It’s what NDN does best. Repetitive & mind numbing.
Ndn is pure poison. Most will say ignore, but spooking people can’t be ignored.
Can't be arsed to paste question 22 in AGAIN but see above. Ndn once again trying to sow doubt....
First in human trial , very sick patients involved taken years to get to this stage. Selection criteria very thorough. Primary & Secondary outcomes detail explained .
A Study Evaluating the Safety, Pharmacokinetics and Early Efficacy of AVA6000 in Solid Tumours
"Brief Summary:
This open-label, First-into-Human (FIH) study will evaluate the safety, tolerability, pharmacokinetics (PK) and early efficacy of AVA6000, a FAP-activated pro-drug of doxorubicin, in patients with locally advanced and/or metastatic solid tumours. In Phase Ia, using a 3+3 design, escalating doses of AVA6000 will be administered to patients with a range of solid tumour types to determine the maximum tolerated dose (MTD) and/or recommended Phase II dose (RP2D). In Phase 1b, the selected RP2D dose will be assessed in one to three tumour types."
read://https_clinicaltrials.gov/?url=https%3A%2F%2Fclinicaltrials.gov%2Fct2%2Fshow%2FNCT04969835%23contacts
https://clinicaltrials.gov/ct2/show/record/NCT04969835?view=record
@Alcibiades - I haven't read the whole of this somewhat rambling thread punctuated as it is by green boxes but to try and bring a little clarity:
Every clinical trial carries risks but if there were "specific" risks as you suggest then those would have been mitigated by additional preclinical work. Furthermore, the study is NOT trying to elucidate unexpected risks - utter nonsense. This is initially a dose ranging study which builds up the dosage to find the maximum tolerated dose - IF there is an issue or adverse event then ALL dosing would stop until it was explained and understood.
Once the MTD has been established - the second phase of this study will go ahead and that seeks to establish initially efficacy against a range of Tumour types.
This is not a Clinical Trial with a high degree of risk. Firstly it is an established Drug in Doxorubicin and secondly the modes of action are well understood from animal models. Contrary to what some nefarious types might wish to persuade you - Chemistry is not magic and FAP is FAP whether it's in a mouse, a person or a petri dish or test tube it is not reasonable or sensible to suggest that there will be any difference in behaviour in Humans versus the animal models.
Ophidian
To repeat myself: What evidence is there for any specific risk?
As far as I know none. The upcoming clinical trials will help to elucidate the presence of unexpected risks, but so far there is no specific risk to be expected. Otherwise they would be addressed in form of specific secondary endpoints in the study design. Unless we will find them there, the study designers and the approving authorities did not consider them to be expected.
Of course there is no guarantee for nothing in the medical field, but so far no specific risks endangering the clinical success have surfaced.
Again, here is the answer to your concerns:
Q22: AVA6000 - Are there significant amounts of FAP associated with Circulating Tumour Cells capable of causing the release of the chemotherapy away from the tumour?

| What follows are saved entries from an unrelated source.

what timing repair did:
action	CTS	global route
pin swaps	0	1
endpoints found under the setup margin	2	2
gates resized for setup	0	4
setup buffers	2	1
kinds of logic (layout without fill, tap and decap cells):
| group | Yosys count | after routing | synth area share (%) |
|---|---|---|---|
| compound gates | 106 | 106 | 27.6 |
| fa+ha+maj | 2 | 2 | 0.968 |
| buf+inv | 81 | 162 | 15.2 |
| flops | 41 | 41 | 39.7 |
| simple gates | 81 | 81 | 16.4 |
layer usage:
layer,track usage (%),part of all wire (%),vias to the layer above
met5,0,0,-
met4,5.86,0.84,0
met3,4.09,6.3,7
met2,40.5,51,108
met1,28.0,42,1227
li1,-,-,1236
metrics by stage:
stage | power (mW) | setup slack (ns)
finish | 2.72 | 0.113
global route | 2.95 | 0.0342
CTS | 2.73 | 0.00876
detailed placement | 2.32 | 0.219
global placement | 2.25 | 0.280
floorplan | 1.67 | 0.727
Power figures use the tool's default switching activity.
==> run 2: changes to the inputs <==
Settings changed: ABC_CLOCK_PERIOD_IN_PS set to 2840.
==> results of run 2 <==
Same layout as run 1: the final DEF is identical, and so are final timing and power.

Circulating tumour cells are very rare; there is approximately one circulating tumour cell for every million blood cells. The number of FAP positive circulating tumour cells is in the region of 26–49 per ml of blood. It is therefore unlikely that FAP associated with circulating tumour cells contribute significantly to cleavage of AVA6000 in the blood.
Relative to expression in most normal tissues, FAP is overexpressed on the cell membrane of stromal fibroblasts in many epithelial tumours and in soft tissue sarcomas. Thus, the preCISION platform provides a means to target the activation of a chemotherapy, such as doxorubicin in the case of AVA6000, to the tumour bed while reducing exposure of normal tissues.
(https://www.nature.com/articles/s41698-017-0028-8#Sec2)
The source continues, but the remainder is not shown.